A Salvadoran court began a mass trial of 486 alleged MS-13 gang members on Monday, prosecuting them collectively for more than 47,000 crimes committed between 2012 and 2022, including 29,000 homicides.
The defendants face charges spanning homicide, femicide, extortion, arms trafficking and enforced disappearances. Prosecutors say the group includes national leadership, street-level commanders and founding members of Mara Salvatrucha, one of Central America's most powerful criminal organizations.
The trial represents one of the largest mass prosecutions under President Nayib Bukele's four-year state of emergency, which has detained more than 91,000 suspected gang members since March 2022. The Guardian reports that 413 defendants are being held at the Terrorism Confinement Center, a maximum-security prison that has become a symbol of Bukele's zero-tolerance approach.
The charges and evidence
Attorney General Rodolfo Delgado said the prosecution has "compelling evidence" to seek maximum penalties against the defendants. The charges include a weekend in March 2022 when 87 people were killed, marking El Salvador's bloodiest period since its civil war.
"For years, this structure has operated systematically, causing fear and mourning among Salvadoran families."
Delgado said on social media. The prosecution has presented autopsies, ballistic analyses and witness testimony as evidence.
MS-13 faces an additional charge of rebellion for allegedly seeking to "establish a parallel state," according to the Attorney General's Office. CBS News reports that Bukele has accused the gangs of murdering 200,000 people, including 80,000 who disappeared without a trace.

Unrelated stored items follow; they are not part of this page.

==> config.mk <==
export PLATFORM = sky130hd
export DESIGN_NAME = ots_fifo
export DESIGN_NICKNAME = d
export VERILOG_FILES = /design/src/ots_pkg.sv /design/src/ots_fifo.sv
export SDC_FILE = /design/constraint.sdc
export NUM_CORES = 1
export LEC_CHECK = 0
export BUFFER_PORTS_ARGS = -buffer_cell sky130_fd_sc_hd__buf_2
export CORE_MARGIN = 4
export CORE_UTILIZATION = 50
export CTS_CLUSTER_SIZE = 14
export DETAILED_ROUTE_END_ITERATION = 12
export GPL_TIMING_DRIVEN = 0
export PLACE_DENSITY_LB_ADDON = 0.12
export SLEW_MARGIN = 0
export SYNTH_ARGS = -nofsm -noshare
export SYNTH_HDL_FRONTEND = slang
export SYNTH_SLANG_ARGS = --single-unit
==> constraint.sdc <==
create_clock -name i_clk -period 5.46 [get_ports i_clk]
set_input_delay 0.273 -clock i_clk [delete_from_list [all_inputs] [get_ports i_clk]]
set_output_delay 0.273 -clock i_clk [all_outputs]
set_load 0.005 [all_outputs]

Individual defendants could receive up to 245 years in prison if convicted on multiple charges. The trial includes 73 alleged gang members being prosecuted in absentia.
Due process concerns mount
Human rights organizations have sharply criticized the mass trial format, arguing it violates fundamental legal protections. The Inter-American Commission on Human Rights called Tuesday for an end to the emergency powers, saying they suspend rights to legal defense and extend detention timelines from 72 hours to 15 days.

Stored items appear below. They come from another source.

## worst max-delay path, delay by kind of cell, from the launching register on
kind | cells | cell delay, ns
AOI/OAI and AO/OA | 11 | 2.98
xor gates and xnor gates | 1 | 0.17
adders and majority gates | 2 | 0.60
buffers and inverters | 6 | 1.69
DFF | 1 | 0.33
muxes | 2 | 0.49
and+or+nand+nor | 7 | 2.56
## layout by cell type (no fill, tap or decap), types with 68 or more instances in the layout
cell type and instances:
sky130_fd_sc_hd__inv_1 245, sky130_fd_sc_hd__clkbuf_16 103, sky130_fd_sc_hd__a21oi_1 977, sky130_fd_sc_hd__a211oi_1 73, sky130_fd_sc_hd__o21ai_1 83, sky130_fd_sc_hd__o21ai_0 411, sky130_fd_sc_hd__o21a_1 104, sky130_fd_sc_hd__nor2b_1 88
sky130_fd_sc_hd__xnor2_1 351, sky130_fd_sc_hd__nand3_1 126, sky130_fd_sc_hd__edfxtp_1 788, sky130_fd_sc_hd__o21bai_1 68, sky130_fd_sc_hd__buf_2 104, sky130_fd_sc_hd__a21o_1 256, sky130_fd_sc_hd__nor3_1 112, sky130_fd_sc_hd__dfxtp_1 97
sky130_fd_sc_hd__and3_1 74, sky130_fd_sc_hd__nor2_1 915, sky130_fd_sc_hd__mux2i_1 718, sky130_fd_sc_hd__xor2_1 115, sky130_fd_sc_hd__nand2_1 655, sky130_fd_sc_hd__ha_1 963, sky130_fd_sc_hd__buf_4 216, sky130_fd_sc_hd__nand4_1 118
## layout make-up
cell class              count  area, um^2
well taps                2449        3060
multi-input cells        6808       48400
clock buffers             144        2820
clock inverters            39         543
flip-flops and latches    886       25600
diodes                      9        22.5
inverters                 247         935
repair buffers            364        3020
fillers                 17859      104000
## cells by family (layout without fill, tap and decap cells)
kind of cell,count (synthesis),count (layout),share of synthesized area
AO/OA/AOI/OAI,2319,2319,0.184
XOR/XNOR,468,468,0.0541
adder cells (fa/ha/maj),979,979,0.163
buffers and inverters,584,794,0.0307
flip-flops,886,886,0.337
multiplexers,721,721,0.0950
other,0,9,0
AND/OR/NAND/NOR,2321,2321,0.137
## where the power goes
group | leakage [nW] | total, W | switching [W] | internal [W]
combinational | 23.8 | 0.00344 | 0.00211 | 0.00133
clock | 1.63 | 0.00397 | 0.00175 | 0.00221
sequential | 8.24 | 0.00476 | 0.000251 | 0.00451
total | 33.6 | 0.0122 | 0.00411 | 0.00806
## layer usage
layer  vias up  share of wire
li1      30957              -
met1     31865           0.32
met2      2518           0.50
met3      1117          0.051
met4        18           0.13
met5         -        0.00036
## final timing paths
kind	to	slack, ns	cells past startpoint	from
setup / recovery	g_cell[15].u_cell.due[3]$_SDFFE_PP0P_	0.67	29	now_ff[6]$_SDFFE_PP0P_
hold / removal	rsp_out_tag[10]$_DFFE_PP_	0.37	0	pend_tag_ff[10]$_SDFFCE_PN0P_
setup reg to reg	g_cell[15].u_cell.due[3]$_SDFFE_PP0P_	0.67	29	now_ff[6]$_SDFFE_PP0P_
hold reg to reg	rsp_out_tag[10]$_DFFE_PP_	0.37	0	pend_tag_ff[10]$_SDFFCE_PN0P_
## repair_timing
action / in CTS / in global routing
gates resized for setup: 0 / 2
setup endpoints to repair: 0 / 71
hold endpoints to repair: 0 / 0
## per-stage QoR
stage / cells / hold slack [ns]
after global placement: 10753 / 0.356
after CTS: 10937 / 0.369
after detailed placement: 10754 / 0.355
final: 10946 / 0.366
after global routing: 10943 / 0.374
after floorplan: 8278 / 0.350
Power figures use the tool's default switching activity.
### src/hdl/prefix_expression_stack_evaluator.sv
// prefix expression stack evaluator: tokens in reverse prefix order, one result per end
// channels: tokens in (opcode, literal_value, slot_index), results out (result_value,
// status); config port: cfg_we, cfg_index, cfg_data for variable slots and defined mask
// a token taken by the front is registered in the queue before the back end sees it
// a literal or variable is handled in the idle state; an unused token is dropped at the
// front; add and subtract read both operands, compute and write back; multiply adds a
// rounding state; divide makes one quotient bit a cycle over 48 bits, then applies sign
// and saturation; end leaves the result in an output register
// a two-entry token queue parts front and back so tokens are taken while work goes on
// the output register holds the result until taken; a further end waits for it
// synchronous reset clears stack count, sticky error, queue and variable registers
// stack entries hold no reset value and are only read below the count
// after the first error every token but end is ignored; end clears the stack
module prefix_expression_stack_evaluator
  import pses_pkg::*;
  import pses_io_pkg::*;
#(
  parameter int STACK_DEPTH = 32,
  parameter int FRAC_BITS = 16
) (
  input  logic              clk,
  input  logic              rst,
  input  logic              cfg_we,
  input  logic [2:0]        cfg_index,
  input  logic [WordW-1:0]  cfg_data,
  pses_if.sink              tokens,
  pses_if.source            results
);
  logic q_valid, q_pop;
  token_t q_head;

  pses_front u_front (
    .clk, .rst, .cfg_we, .cfg_index, .cfg_data,
    .in_valid (tokens.valid),
    .in_ready (tokens.ready),
    .in_tok   (tokens.payload),
    .q_valid, .q_pop, .q_head
  );

  pses_back #(.StackDepth(STACK_DEPTH), .FracBits(FRAC_BITS)) u_back (
    .clk, .rst, .q_valid, .q_pop, .q_head,
    .out_valid (results.valid),
    .out_ready (results.ready),
    .out_res   (results.payload)
  );
endmodule

### src/flat_wrapper.sv
// flat-port wrapper written by rule: the top's interface ports become plain ports
module prefix_expression_stack_evaluator_flat import pses_pkg::*; import pses_io_pkg::*;
#(
  parameter int STACK_DEPTH = 32,
  parameter int FRAC_BITS = 16
)
  (clk, rst, cfg_we, cfg_index, cfg_data, tokens_valid, tokens_payload, tokens_ready, results_valid, results_payload, results_ready);
  pses_if tokens_i ();
  pses_if results_i ();
  input  logic clk;
  input  logic rst;
  input  logic cfg_we;
  input  logic [2:0] cfg_index;
  input  logic [WordW-1:0] cfg_data;
  input wire logic [$bits(tokens_i.valid)-1:0] tokens_valid;
  input wire logic [$bits(tokens_i.payload)-1:0] tokens_payload;
  output wire logic [$bits(tokens_i.ready)-1:0] tokens_ready;
  output wire logic [$bits(results_i.valid)-1:0] results_valid;
  output wire logic [$bits(results_i.payload)-1:0] results_payload;
  input wire logic [$bits(results_i.ready)-1:0] results_ready;
  assign tokens_i.valid = tokens_valid;
  assign tokens_i.payload = tokens_payload;
  assign tokens_ready = tokens_i.ready;
  assign results_valid = results_i.valid;
  assign results_payload = results_i.payload;
  assign results_i.ready = results_ready;
  prefix_expression_stack_evaluator #(.STACK_DEPTH(STACK_DEPTH), .FRAC_BITS(FRAC_BITS)) u_core (.clk(clk), .rst(rst), .cfg_we(cfg_we), .cfg_index(cfg_index), .cfg_data(cfg_data), .tokens(tokens_i), .results(results_i));
endmodule
`src/sv/round_robin_slice_scheduler_core_defines.svh`:
```
// assertion helpers used by rrss_dp
`ifndef ROUND_ROBIN_SLICE_SCHEDULER_CORE_DEFINES_SVH
`define ROUND_ROBIN_SLICE_SCHEDULER_CORE_DEFINES_SVH

// same-cycle implication
`define RRSS_ASSERT_IMPL(label, clk, rst, ante, cons, msg) \
   label: assert property (@(posedge clk) disable iff (rst) (ante) |-> (cons)) else $error(msg);

// next-cycle implication
`define RRSS_ASSERT_NEXT(label, clk, rst, ante, cons, msg) \
   label: assert property (@(posedge clk) disable iff (rst) (ante) |=> (cons)) else $error(msg);

`endif

```
`src/sv/rrss_pkg.sv`:
```
package rrss_pkg;

   localparam int MODE_W      = 2;
   localparam int FIELD_W     = 16;
   localparam int INDEX_W     = 6;
   localparam int WAIT_W      = 24;
   localparam int CUR_W       = 22;
   localparam int REQ_TDATA_W = 32;
   localparam int RSP_TDATA_W = 48;

   localparam logic [CUR_W-1:0]   CUR_MAX       = {CUR_W{1'b1}};
   localparam logic [FIELD_W-1:0] QUANTUM_RESET = 16'd2;

   localparam logic [MODE_W-1:0] MODE_CLEAR = 2'd0;
   localparam logic [MODE_W-1:0] MODE_LOAD  = 2'd1;
   localparam logic [MODE_W-1:0] MODE_STEP  = 2'd2;

   typedef enum logic [2:0] {
      ST_IDLE,
      ST_SCAN,
      ST_GRANT,
      ST_RESULT,
      ST_DONE
   } rrss_state_type;

   typedef struct packed {
      logic clear;
      logic load;
      logic step_start;
      logic scan_issue;
      logic grant;
      logic out_job;
      logic out_done;
   } rrss_cmd_type;

   typedef struct packed {
      logic scan_hit;
      logic scan_end;
      logic out_free;
   } rrss_status_type;

endpackage

```
`src/sv/rrss_ctrl.sv`:
```
module rrss_ctrl (
   input  logic                        clock,
   input  logic                        reset,
   input  logic                        req_tvalid,
   input  logic [rrss_pkg::MODE_W-1:0] req_mode,
   output logic                        req_tready,
   input  rrss_pkg::rrss_status_type   status,
   output rrss_pkg::rrss_cmd_type      cmd
);
   import rrss_pkg::*;

   rrss_state_type state_ff;
   rrss_state_type state_in;
   logic           accept;

   assign accept = req_tvalid && req_tready;

   always_comb begin
      state_in = state_ff;
      unique case (state_ff)
         ST_IDLE: begin
            if (accept && (req_mode == MODE_STEP)) begin
               state_in = ST_SCAN;
            end
         end
         ST_SCAN: begin
            priority if (status.scan_hit) begin
               state_in = ST_GRANT;
            end else if (status.scan_end) begin
               state_in = ST_DONE;
            end
         end
         ST_GRANT: begin
            state_in = ST_RESULT;
         end
         ST_RESULT, ST_DONE: begin
            if (status.out_free) begin
               state_in = ST_IDLE;
            end
         end
         default: begin
            state_in = ST_IDLE;
         end
      endcase
   end

   always_comb begin
      req_tready = 1'b0;
      cmd        = '0;
      unique case (state_ff)
         ST_IDLE: begin
            req_tready = 1'b1;
            unique case (req_mode)
               MODE_CLEAR: cmd.clear      = accept;
               MODE_LOAD:  cmd.load       = accept;
               MODE_STEP:  cmd.step_start = accept;
               default:    cmd            = '0;
            endcase
         end
         ST_SCAN: begin
            cmd.scan_issue = !status.scan_hit;
         end
         ST_GRANT: begin
            cmd.grant = 1'b1;
         end
         ST_RESULT: begin
            cmd.out_job = status.out_free;
         end
         ST_DONE: begin
            cmd.out_done = status.out_free;
         end
         default: begin
            cmd = '0;
         end
      endcase
   end

   always_ff @(posedge clock) begin
      if (reset) begin
         state_ff <= ST_IDLE;
      end else begin
         state_ff <= state_in;
      end
   end

endmodule

```
`src/sv/rrss_dp.sv`:
```
`include "round_robin_slice_scheduler_core_defines.svh"

module rrss_dp #(
   parameter int MAX_JOBS   = 64,
   parameter int TIME_WIDTH = 16
) (
   input  logic                             clock,
   input  logic                             reset,
   input  rrss_pkg::rrss_cmd_type           cmd,
   output rrss_pkg::rrss_status_type        status,
   input  logic [rrss_pkg::FIELD_W-1:0]     arrival_time,
   input  logic [rrss_pkg::FIELD_W-1:0]     duration,
   input  logic                             csr_valid,
   output logic                             csr_ready,
   input  logic [rrss_pkg::FIELD_W-1:0]     csr_data,
   output logic                             rsp_tvalid,
   input  logic                             rsp_tready,
   output logic [rrss_pkg::RSP_TDATA_W-1:0] rsp_tdata,
   output logic [0:0]                       rsp_tuser
);
   import rrss_pkg::*;

   localparam int TW = (TIME_WIDTH < FIELD_W) ? TIME_WIDTH : FIELD_W;
   localparam int IW = (MAX_JOBS > 1) ? $clog2(MAX_JOBS) : 1;
   localparam int CW = $clog2(MAX_JOBS + 1);

   logic [TW-1:0]     rem_mem_ff [MAX_JOBS];
   logic [2*TW-1:0]   aux_mem_ff [MAX_JOBS];

   logic [FIELD_W-1:0] quantum_ff, quantum_in;
   logic [CW-1:0]      count_ff, count_in;
   logic [IW-1:0]      scan_pos_ff, scan_pos_in;
   logic [CUR_W-1:0]   cur_ff, cur_in;
   logic [IW-1:0]      slot_ff, slot_in;
   logic [CW-1:0]      issued_ff, issued_in;
   logic               pend_ff, pend_in;
   logic [IW-1:0]      pend_slot_ff, pend_slot_in;
   logic [TW-1:0]      rem_rd_ff;
   logic [TW-1:0]      arr_rd_ff;
   logic [TW-1:0]      dur_rd_ff;
   logic [TW-1:0]      grant_ff, grant_in;
   logic               fin_ff, fin_in;
   logic               rsp_valid_ff, rsp_valid_in;
   logic [RSP_TDATA_W-1:0] rsp_data_ff, rsp_data_in;
   logic               rsp_user_ff, rsp_user_in;

   logic [TW-1:0]      q_raw, q_eff, grant_val, rem_new;
   logic [CUR_W:0]     cur_sum;
   logic [CUR_W-1:0]   cur_sat;
   logic [CW:0]        count_ext, slot_inc, pend_inc;
   logic [IW-1:0]      slot_next, pend_next, start_slot;
   logic               issue_ok, room, rem_we;
   logic [IW-1:0]      rem_waddr;
   logic [TW-1:0]      rem_wdata;
   logic [WAIT_W-1:0]  wait_val;

   assign csr_ready = 1'b1;

   assign q_raw     = quantum_ff[TW-1:0];
   assign q_eff     = (q_raw == '0) ? TW'(1) : q_raw;
   assign grant_val = (rem_rd_ff < q_eff) ? rem_rd_ff : q_eff;
   assign rem_new   = rem_rd_ff - grant_val;
   assign cur_sum   = {1'b0, cur_ff} + (CUR_W + 1)'(grant_val);
   assign cur_sat   = (cur_sum > (CUR_W + 1)'(CUR_MAX)) ? CUR_MAX : cur_sum[CUR_W-1:0];

   assign count_ext  = (CW + 1)'(count_ff);
   assign slot_inc   = (CW + 1)'(slot_ff) + (CW + 1)'(1);
   assign slot_next  = (slot_inc >= count_ext) ? '0 : slot_inc[IW-1:0];
   assign pend_inc   = (CW + 1)'(pend_slot_ff) + (CW + 1)'(1);
   assign pend_next  = (pend_inc >= count_ext) ? '0 : pend_inc[IW-1:0];
   assign start_slot = ((CW + 1)'(scan_pos_ff) < count_ext) ? scan_pos_ff : '0;
   assign issue_ok   = issued_ff < count_ff;
   assign room       = count_ff < CW'(MAX_JOBS);

   assign rem_we    = (cmd.load && room) || cmd.grant;
   assign rem_waddr = cmd.grant ? pend_slot_ff : count_ff[IW-1:0];
   assign rem_wdata = cmd.grant ? rem_new : duration[TW-1:0];

   assign wait_val = fin_ff ? (WAIT_W'(cur_ff) - WAIT_W'(arr_rd_ff) - WAIT_W'(dur_rd_ff))
                            : '0;

   assign status.scan_hit = pend_ff && (rem_rd_ff != '0);
   assign status.scan_end = !pend_ff && !issue_ok;
   assign status.out_free = !rsp_valid_ff || rsp_tready;

   always_comb begin
      quantum_in   = quantum_ff;
      count_in     = count_ff;
      scan_pos_in  = scan_pos_ff;
      cur_in       = cur_ff;
      slot_in      = slot_ff;
      issued_in    = issued_ff;
      pend_in      = pend_ff;
      pend_slot_in = pend_slot_ff;
      grant_in     = grant_ff;
      fin_in       = fin_ff;
      rsp_valid_in = rsp_valid_ff;
      rsp_data_in  = rsp_data_ff;
      rsp_user_in  = rsp_user_ff;

      if (csr_valid) begin
         quantum_in = csr_data;
      end
      if (cmd.clear) begin
         count_in    = '0;
         scan_pos_in = '0;
         cur_in      = '0;
      end
      if (cmd.load && room) begin
         count_in = count_ff + CW'(1);
      end
      if (cmd.step_start) begin
         slot_in   = start_slot;
         issued_in = '0;
         pend_in   = 1'b0;
      end
      if (cmd.scan_issue) begin
         pend_in = issue_ok;
         if (issue_ok) begin
            slot_in      = slot_next;
            issued_in    = issued_ff + CW'(1);
            pend_slot_in = slot_ff;
         end
      end
      if (cmd.grant) begin
         cur_in      = cur_sat;
         scan_pos_in = pend_next;
         grant_in    = grant_val;
         fin_in      = (rem_new == '0);
      end
      if (rsp_tready) begin
         rsp_valid_in = 1'b0;
      end
      if (cmd.out_job) begin
         rsp_valid_in = 1'b1;
         rsp_user_in  = 1'b0;
         rsp_data_in  = {1'b0, wait_val, fin_ff, FIELD_W'(grant_ff), INDEX_W'(pend_slot_ff)};
      end
      if (cmd.out_done) begin
         rsp_valid_in = 1'b1;
         rsp_user_in  = 1'b1;
         rsp_data_in  = '0;
      end
   end

   always_ff @(posedge clock) begin
      if (reset) begin
         quantum_ff   <= QUANTUM_RESET;
         count_ff     <= '0;
         scan_pos_ff  <= '0;
         cur_ff       <= '0;
         pend_ff      <= 1'b0;
         rsp_valid_ff <= 1'b0;
      end else begin
         quantum_ff   <= quantum_in;
         count_ff     <= count_in;
         scan_pos_ff  <= scan_pos_in;
         cur_ff       <= cur_in;
         pend_ff      <= pend_in;
         rsp_valid_ff <= rsp_valid_in;
      end
   end

   always_ff @(posedge clock) begin
      slot_ff      <= slot_in;
      issued_ff    <= issued_in;
      pend_slot_ff <= pend_slot_in;
      grant_ff     <= grant_in;
      fin_ff       <= fin_in;
      rsp_data_ff  <= rsp_data_in;
      rsp_user_ff  <= rsp_user_in;
   end

   // remaining time: one write port, one registered read port
   always_ff @(posedge clock) begin
      if (rem_we) begin
         rem_mem_ff[rem_waddr] <= rem_wdata;
      end
      if (cmd.scan_issue && issue_ok) begin
         rem_rd_ff <= rem_mem_ff[slot_ff];
      end
   end

   // arrival and duration
   always_ff @(posedge clock) begin
      if (cmd.load && room) begin
         aux_mem_ff[count_ff[IW-1:0]] <= {duration[TW-1:0], arrival_time[TW-1:0]};
      end
      if (cmd.scan_issue && issue_ok) begin
         {dur_rd_ff, arr_rd_ff} <= aux_mem_ff[slot_ff];
      end
   end

   assign rsp_tvalid = rsp_valid_ff;
   assign rsp_tdata  = rsp_data_ff;
   assign rsp_tuser  = rsp_user_ff;

   `RRSS_ASSERT_IMPL(a_grant_has_job, clock, reset, cmd.grant, pend_ff && (rem_rd_ff != '0), "grant without a job holding time")
   `RRSS_ASSERT_IMPL(a_out_slot_free, clock, reset, cmd.out_job || cmd.out_done, status.out_free, "result loaded over a waiting word")
   `RRSS_ASSERT_IMPL(a_count_bound, clock, reset, 1'b1, count_ff <= CW'(MAX_JOBS), "job count beyond table size")
   `RRSS_ASSERT_NEXT(a_time_forward, clock, reset, cmd.grant, cur_ff >= $past(cur_ff), "current time went backward")

endmodule

```
`src/sv/round_robin_slice_scheduler_core.sv`:
```
// Round-robin slice scheduler with a fixed quantum over a table of up to MAX_JOBS jobs.
// The request word carries the mode in req_tuser (clear, load, step); clear and load give
// no response, and a load into a full table is dropped. A step walks the remaining-time
// memory one slot per cycle from the slot after the last grant, examining at most the job
// count of slots; the response register may then wait for rsp_tready. The response is
// either a grant (slot, slice length, finished flag, wait time) or, with rsp_tuser set,
// an all-done word with every other field zero. The user must write the quantum through
// the csr port only while the block is idle; the block itself does not enforce this. A
// quantum of zero acts as one.
module round_robin_slice_scheduler_core #(
   parameter int MAX_JOBS   = 64,
   parameter int TIME_WIDTH = 16
) (
   input  logic                             clock,
   input  logic                             reset,
   input  logic                             req_tvalid,
   output logic                             req_tready,
   input  logic [rrss_pkg::REQ_TDATA_W-1:0] req_tdata,  // arrival_time, duration
   input  logic [rrss_pkg::MODE_W-1:0]      req_tuser,  // mode
   output logic                             rsp_tvalid,
   input  logic                             rsp_tready,
   output logic [rrss_pkg::RSP_TDATA_W-1:0] rsp_tdata,  // job_index, slice_length, finished, wait_time, pad
   output logic [0:0]                       rsp_tuser,  // all_done
   input  logic                             csr_valid,
   output logic                             csr_ready,
   input  logic [rrss_pkg::FIELD_W-1:0]     csr_data    // quantum
);
   import rrss_pkg::*;

   rrss_cmd_type    cmd;
   rrss_status_type status;

   rrss_ctrl u_ctrl (
      .clock      (clock),
      .reset      (reset),
      .req_tvalid (req_tvalid),
      .req_mode   (req_tuser),
      .req_tready (req_tready),
      .status     (status),
      .cmd        (cmd)
   );

   rrss_dp #(
      .MAX_JOBS   (MAX_JOBS),
      .TIME_WIDTH (TIME_WIDTH)
   ) u_dp (
      .clock        (clock),
      .reset        (reset),
      .cmd          (cmd),
      .status       (status),
      .arrival_time (req_tdata[FIELD_W-1:0]),
      .duration     (req_tdata[2*FIELD_W-1:FIELD_W]),
      .csr_valid    (csr_valid),
      .csr_ready    (csr_ready),
      .csr_data     (csr_data),
      .rsp_tvalid   (rsp_tvalid),
      .rsp_tready   (rsp_tready),
      .rsp_tdata    (rsp_tdata),
      .rsp_tuser    (rsp_tuser)
   );

endmodule

```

Juan Pappier of Human Rights Watch told ABC News that "these mass trials lack basic guarantees of due process and thus they increase the risk of convicting innocent people."
- More than 91,000 people arrested under emergency powers since 2022
- At least 8,000 innocent people detained and later released, Bukele acknowledged
- Over 500 deaths reported in state custody
- 6,000 complaints filed by victims under the emergency measures
The emergency regime allows security forces to intercept communications without court orders and holds many defendants in prison for years without formal charges or visiting rights. BBC footage shows large groups of prisoners attending proceedings via video link from their cells.
Bukele's security transformation
The crackdown has dramatically transformed El Salvador's security landscape. Government statistics show the homicide rate dropped from 103 per 100,000 inhabitants in 2015 to 1.3 per 100,000 in the most recent year, making it one of Latin America's safest countries after being among its most dangerous.
The policy has made Bukele hugely popular domestically, with his iron-fist approach resonating with citizens exhausted by decades of gang violence. MS-13 and rival Barrio 18 originated among Salvadoran youth in Los Angeles before spreading back to Central America, where they have operated drug trafficking and extortion networks for over 30 years.
Previous mass trials have resulted in severe sentences. In March 2025, 52 Barrio 18 members received prison terms up to 245 years. Another collective trial in November 2025 handed a 397-year sentence to one gang leader.
How the outlets are framing it
The Guardian (left-leaning) emphasized human rights violations and due process concerns, leading with warnings from advocacy groups about collective prosecutions blocking legal counsel access.
ABC News (centre-left) balanced the security achievements with rights concerns, quoting both Human Rights Watch criticism and government crime statistics showing the dramatic homicide rate decline.
BBC (centre) focused on the visual spectacle of mass video-link proceedings, providing neutral coverage of both the charges and UN expert concerns about undermining defense rights.
CBS News (centre-left) highlighted the scale of alleged crimes while noting Bukele's close relationship with President Trump and the designation of MS-13 as a terrorist organization.
The trial continues with anonymous judges presiding over proceedings that could reshape Central America's approach to organized crime. Bukele has acknowledged that his emergency measures detained thousands of innocent people, but maintains the crackdown was necessary to break gang control over 80 percent of Salvadoran territory.